── INFORMATION SUPPLIED ──
$ cat src/sv/sampled_lfu_cache_macros.svh
// assertion macros shared by the sampled lfu cache rtl
`ifndef SAMPLED_LFU_CACHE_MACROS_SVH
`define SAMPLED_LFU_CACHE_MACROS_SVH

// same-cycle implication, checked outside reset
`define SLFU_ASSERT_IMP(lbl, clk, rst_n, ante, cons, msg) \
  lbl: assert property (@(posedge clk) disable iff (!rst_n) (ante) |-> (cons)) \
    else $error(msg);

// next-cycle implication, checked outside reset
`define SLFU_ASSERT_NEXT(lbl, clk, rst_n, ante, cons, msg) \
  lbl: assert property (@(posedge clk) disable iff (!rst_n) (ante) |=> (cons)) \
    else $error(msg);

`endif

$ cat src/sv/slfu_pkg.sv
// shared types and constants of the sampled lfu cache
`timescale 1ns / 1ps
`default_nettype none

package slfu_pkg;

  // payload and register types
  typedef logic [31:0] word_t;
  typedef logic [4:0]  cap_t;

  // request action codes
  localparam logic ACT_GET = 1'b0;
  localparam logic ACT_PUT = 1'b1;

  // register index decoded from paddr[2]
  localparam logic REG_CAPACITY = 1'b0;

  // capacity after reset
  localparam cap_t CAP_RESET = 5'd16;

endpackage

`default_nettype wire

$ cat src/sv/sampled_lfu_cache.sv
// top level of the sampled lfu key-value cache
`timescale 1ns / 1ps
`default_nettype none
`include "sampled_lfu_cache_macros.svh"

// Sampled LFU cache. Keys, valid bits and recency ranks sit in per-entry
// registers so all entries are matched in parallel. Values and use counts
// sit in one synchronous memory with one read port, one write port and a
// registered read. A get, a put on a present key and a put with free room
// hold busy through a lookup state, then a read-modify-write state, and
// start is taken only while busy is low.
// A put that must evict reads the count of each of the n = min(SAMPLE_SIZE,
// occupancy) least recent entries from the memory, in a read state and a
// compare state each, then evicts. The result is shown on the out_ ports
// for one cycle, marked by out_strobe, in the first cycle with busy low.
// It cannot be held off and the next start may be taken in that same
// cycle. No clearing pass runs after reset.
module sampled_lfu_cache #(
  parameter int ENTRIES     = 16,
  parameter int COUNT_BITS  = 16,
  parameter int SAMPLE_SIZE = 2
) (
  input  wire               clk,
  input  wire               rst_n,
  // request channel
  input  wire               start,
  output logic              busy,
  input  wire               in_action,
  input  slfu_pkg::word_t   in_key,
  input  slfu_pkg::word_t   in_value,
  // result channel
  output logic              out_strobe,
  output logic              out_hit,
  output slfu_pkg::word_t   out_read_value,
  output logic              out_evicted,
  output slfu_pkg::word_t   out_evicted_key,
  // configuration port
  input  wire               psel,
  input  wire               penable,
  input  wire               pwrite,
  input  wire  [2:0]        paddr,
  input  slfu_pkg::word_t   pwdata,
  output slfu_pkg::word_t   prdata,
  output logic              pready
);

  import slfu_pkg::*;

  localparam int IDX_W  = (ENTRIES > 1) ? $clog2(ENTRIES) : 1;
  localparam int OCC_W  = $clog2(ENTRIES + 1);
  localparam int CMP_W  = OCC_W + 5;
  localparam int SAMP_W = $clog2(SAMPLE_SIZE + 1);
  localparam int SX_W   = SAMP_W + OCC_W;
  localparam int MEM_W  = 32 + COUNT_BITS;

  localparam logic [COUNT_BITS-1:0] CNT_ONE = COUNT_BITS'(1);
  localparam logic [COUNT_BITS-1:0] CNT_MAX = {COUNT_BITS{1'b1}};

  // state codes
  localparam logic [2:0] ST_IDLE  = 3'd0;
  localparam logic [2:0] ST_LOOK  = 3'd1;
  localparam logic [2:0] ST_UPD   = 3'd2;
  localparam logic [2:0] ST_SREAD = 3'd3;
  localparam logic [2:0] ST_SCMP  = 3'd4;
  localparam logic [2:0] ST_EVICT = 3'd5;

  logic [2:0]             state_r, state_nxt;
  cap_t                   cap_r;

  // request registers
  logic                   req_put_r;
  word_t                  req_key_r;
  word_t                  req_val_r;

  // per-entry tag state
  logic [ENTRIES-1:0]     valid_r, valid_nxt;
  word_t                  key_r   [ENTRIES];
  word_t                  key_nxt [ENTRIES];
  logic [IDX_W-1:0]       rank_r   [ENTRIES];
  logic [IDX_W-1:0]       rank_nxt [ENTRIES];
  logic [OCC_W-1:0]       occ_r, occ_nxt;

  // lookup and sampling state
  logic                   hit_r;
  logic [IDX_W-1:0]       slot_r;
  logic [SAMP_W-1:0]      samp_r;
  logic [IDX_W-1:0]       samp_lane_r;
  logic [COUNT_BITS-1:0]  best_cnt_r;

  // value and count memory
  logic [MEM_W-1:0]       mem [ENTRIES];
  logic [MEM_W-1:0]       mem_rdata_r;
  logic [IDX_W-1:0]       mem_raddr;
  logic [IDX_W-1:0]       mem_waddr;
  logic [MEM_W-1:0]       mem_wdata;
  logic                   mem_we;

  // result registers
  logic                   out_strobe_r;
  logic                   out_hit_r;
  word_t                  out_read_value_r;
  logic                   out_evicted_r;
  word_t                  out_evicted_key_r;

  // combinational helpers
  logic [ENTRIES-1:0]     match;
  logic                   any_match;
  logic [IDX_W-1:0]       match_slot;
  logic [ENTRIES-1:0]     samp_match;
  logic [IDX_W-1:0]       samp_lane;
  logic [ENTRIES-1:0]     free_vec;
  logic [IDX_W-1:0]       ins_lane;
  logic [CMP_W-1:0]       eff_cap;
  logic                   cache_full;
  logic [OCC_W-1:0]       occ_m1;
  logic [IDX_W-1:0]       gap_rank;
  word_t                  sel_key;
  word_t                  rd_val;
  logic [COUNT_BITS-1:0]  rd_cnt;
  logic [COUNT_BITS-1:0]  cnt_inc;
  logic [SAMP_W-1:0]      samp_inc;
  logic                   samp_last;
  logic                   cfg_wr;

  // configuration port
  assign pready = 1'b1;
  assign cfg_wr = psel && penable && pwrite;
  assign prdata = (paddr[2] == REG_CAPACITY) ? word_t'(cap_r) : '0;

  always_ff @(posedge clk) begin
    if (!rst_n) begin
      cap_r <= CAP_RESET;
    end else if (cfg_wr && (paddr[2] == REG_CAPACITY)) begin
      cap_r <= pwdata[4:0];
    end
  end

  // key match over all entries
  always_comb begin
    match_slot = '0;
    for (int i = ENTRIES - 1; i >= 0; i--) begin
      match[i] = valid_r[i] && (key_r[i] == req_key_r);
      if (match[i]) begin
        match_slot = IDX_W'(i);
      end
    end
    any_match = |match;
  end

  // entry holding the recency rank under test
  always_comb begin
    samp_lane = '0;
    for (int i = ENTRIES - 1; i >= 0; i--) begin
      samp_match[i] = valid_r[i] && (SX_W'(rank_r[i]) == SX_W'(samp_r));
      if (samp_match[i]) begin
        samp_lane = IDX_W'(i);
      end
    end
  end

  // first free entry, counting the victim as free while evicting
  always_comb begin
    free_vec = ~valid_r;
    if (state_r == ST_EVICT) begin
      free_vec[slot_r] = 1'b1;
    end
    ins_lane = '0;
    for (int i = ENTRIES - 1; i >= 0; i--) begin
      if (free_vec[i]) begin
        ins_lane = IDX_W'(i);
      end
    end
  end

  // effective capacity and fullness
  always_comb begin
    if (cap_r == '0) begin
      eff_cap = CMP_W'(1);
    end else if (CMP_W'(cap_r) > CMP_W'(ENTRIES)) begin
      eff_cap = CMP_W'(ENTRIES);
    end else begin
      eff_cap = CMP_W'(cap_r);
    end
    cache_full = CMP_W'(occ_r) >= eff_cap;
  end

  // shared reads and arithmetic
  assign occ_m1    = occ_r - OCC_W'(1);
  assign gap_rank  = rank_r[slot_r];
  assign sel_key   = key_r[slot_r];
  assign rd_val    = mem_rdata_r[MEM_W-1 -: 32];
  assign rd_cnt    = mem_rdata_r[COUNT_BITS-1:0];
  assign cnt_inc   = (rd_cnt == CNT_MAX) ? rd_cnt : rd_cnt + CNT_ONE;
  assign samp_inc  = samp_r + SAMP_W'(1);
  assign samp_last = (samp_inc >= SAMP_W'(SAMPLE_SIZE)) ||
                     (SX_W'(samp_inc) >= SX_W'(occ_r));
  assign mem_raddr = (state_r == ST_LOOK) ? match_slot : samp_lane;

  // sequencer
  always_comb begin
    state_nxt = state_r;
    unique case (state_r)
      ST_IDLE: begin
        if (start) begin
          state_nxt = ST_LOOK;
        end
      end
      ST_LOOK: begin
        if (req_put_r && !any_match && cache_full) begin
          state_nxt = ST_SREAD;
        end else begin
          state_nxt = ST_UPD;
        end
      end
      ST_UPD:   state_nxt = ST_IDLE;
      ST_SREAD: state_nxt = ST_SCMP;
      ST_SCMP:  state_nxt = samp_last ? ST_EVICT : ST_SREAD;
      ST_EVICT: state_nxt = ST_IDLE;
      default:  state_nxt = ST_IDLE;
    endcase
  end

  // entry updates and memory write
  always_comb begin
    valid_nxt = valid_r;
    occ_nxt   = occ_r;
    mem_we    = 1'b0;
    mem_waddr = slot_r;
    mem_wdata = {req_val_r, CNT_ONE};
    for (int i = 0; i < ENTRIES; i++) begin
      key_nxt[i]  = key_r[i];
      rank_nxt[i] = rank_r[i];
    end
    // close the rank gap left by a touched or evicted entry
    if ((state_r == ST_UPD && hit_r) || state_r == ST_EVICT) begin
      for (int i = 0; i < ENTRIES; i++) begin
        if (valid_r[i] && (rank_r[i] > gap_rank)) begin
          rank_nxt[i] = rank_r[i] - IDX_W'(1);
        end
      end
    end
    unique case (state_r)
      ST_UPD: begin
        if (hit_r) begin
          rank_nxt[slot_r] = occ_m1[IDX_W-1:0];
          mem_we = 1'b1;
          if (req_put_r == ACT_GET) begin
            mem_wdata = {rd_val, cnt_inc};
          end
        end else if (req_put_r == ACT_PUT) begin
          valid_nxt[ins_lane] = 1'b1;
          key_nxt[ins_lane]   = req_key_r;
          rank_nxt[ins_lane]  = occ_r[IDX_W-1:0];
          occ_nxt   = occ_r + OCC_W'(1);
          mem_we    = 1'b1;
          mem_waddr = ins_lane;
        end
      end
      ST_EVICT: begin
        valid_nxt[slot_r]   = 1'b0;
        valid_nxt[ins_lane] = 1'b1;
        key_nxt[ins_lane]   = req_key_r;
        rank_nxt[ins_lane]  = occ_m1[IDX_W-1:0];
        mem_we    = 1'b1;
        mem_waddr = ins_lane;
      end
      default: begin
        mem_we = 1'b0;
      end
    endcase
  end

  // control registers
  always_ff @(posedge clk) begin
    if (!rst_n) begin
      state_r <= ST_IDLE;
      valid_r <= '0;
      occ_r   <= '0;
    end else begin
      state_r <= state_nxt;
      valid_r <= valid_nxt;
      occ_r   <= occ_nxt;
    end
  end

  // tag payload registers
  always_ff @(posedge clk) begin
    for (int i = 0; i < ENTRIES; i++) begin
      key_r[i]  <= key_nxt[i];
      rank_r[i] <= rank_nxt[i];
    end
  end

  // request capture, lookup result and victim sampling
  always_ff @(posedge clk) begin
    if (state_r == ST_IDLE && start) begin
      req_put_r <= in_action;
      req_key_r <= in_key;
      req_val_r <= in_value;
    end
    if (state_r == ST_LOOK) begin
      hit_r  <= any_match;
      slot_r <= match_slot;
      samp_r <= '0;
    end
    if (state_r == ST_SREAD) begin
      samp_lane_r <= samp_lane;
    end
    if (state_r == ST_SCMP) begin
      samp_r <= samp_inc;
      if (samp_r == '0 || rd_cnt < best_cnt_r) begin
        slot_r     <= samp_lane_r;
        best_cnt_r <= rd_cnt;
      end
    end
  end

  // value and count memory
  always_ff @(posedge clk) begin
    if (mem_we) begin
      mem[mem_waddr] <= mem_wdata;
    end
    mem_rdata_r <= mem[mem_raddr];
  end

  // result strobe
  always_ff @(posedge clk) begin
    if (!rst_n) begin
      out_strobe_r <= 1'b0;
    end else begin
      out_strobe_r <= (state_r == ST_UPD) || (state_r == ST_EVICT);
    end
  end

  // result payload
  always_ff @(posedge clk) begin
    if (state_r == ST_UPD) begin
      out_hit_r         <= hit_r;
      out_read_value_r  <= (hit_r && req_put_r == ACT_GET) ? rd_val : '0;
      out_evicted_r     <= 1'b0;
      out_evicted_key_r <= '0;
    end else if (state_r == ST_EVICT) begin
      out_hit_r         <= 1'b0;
      out_read_value_r  <= '0;
      out_evicted_r     <= 1'b1;
      out_evicted_key_r <= sel_key;
    end
  end

  assign busy            = (state_r != ST_IDLE);
  assign out_strobe      = out_strobe_r;
  assign out_hit         = out_hit_r;
  assign out_read_value  = out_read_value_r;
  assign out_evicted     = out_evicted_r;
  assign out_evicted_key = out_evicted_key_r;

  // checks
  `SLFU_ASSERT_IMP(a_occ_count, clk, rst_n, 1'b1, $countones(valid_r) == int'(occ_r), "occupancy differs from valid entries")
  `SLFU_ASSERT_IMP(a_key_unique, clk, rst_n, state_r == ST_LOOK, $onehot0(match), "key present in more than one entry")
  `SLFU_ASSERT_IMP(a_strobe_src, clk, rst_n, out_strobe_r, $past(state_r) == ST_UPD || $past(state_r) == ST_EVICT, "result strobe without update")
  `SLFU_ASSERT_IMP(a_evict_miss, clk, rst_n, out_strobe_r && out_evicted_r, !out_hit_r, "eviction reported on a hit")
  `SLFU_ASSERT_NEXT(a_evict_occ, clk, rst_n, state_r == ST_EVICT, occ_r == $past(occ_r), "eviction changed occupancy")

endmodule

`default_nettype wire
───
## PROBLEM DETAILS
Although the records may continue, retype only the lines from the first one through the one containing "of the sampled lfu cache", exactly as they appear.

## RESULT FOR THIS EXERCISE
$ cat src/sv/sampled_lfu_cache_macros.svh
// assertion macros shared by the sampled lfu cache rtl
`ifndef SAMPLED_LFU_CACHE_MACROS_SVH
`define SAMPLED_LFU_CACHE_MACROS_SVH

// same-cycle implication, checked outside reset
`define SLFU_ASSERT_IMP(lbl, clk, rst_n, ante, cons, msg) \
  lbl: assert property (@(posedge clk) disable iff (!rst_n) (ante) |-> (cons)) \
    else $error(msg);

// next-cycle implication, checked outside reset
`define SLFU_ASSERT_NEXT(lbl, clk, rst_n, ante, cons, msg) \
  lbl: assert property (@(posedge clk) disable iff (!rst_n) (ante) |=> (cons)) \
    else $error(msg);

`endif

$ cat src/sv/slfu_pkg.sv
// shared types and constants of the sampled lfu cache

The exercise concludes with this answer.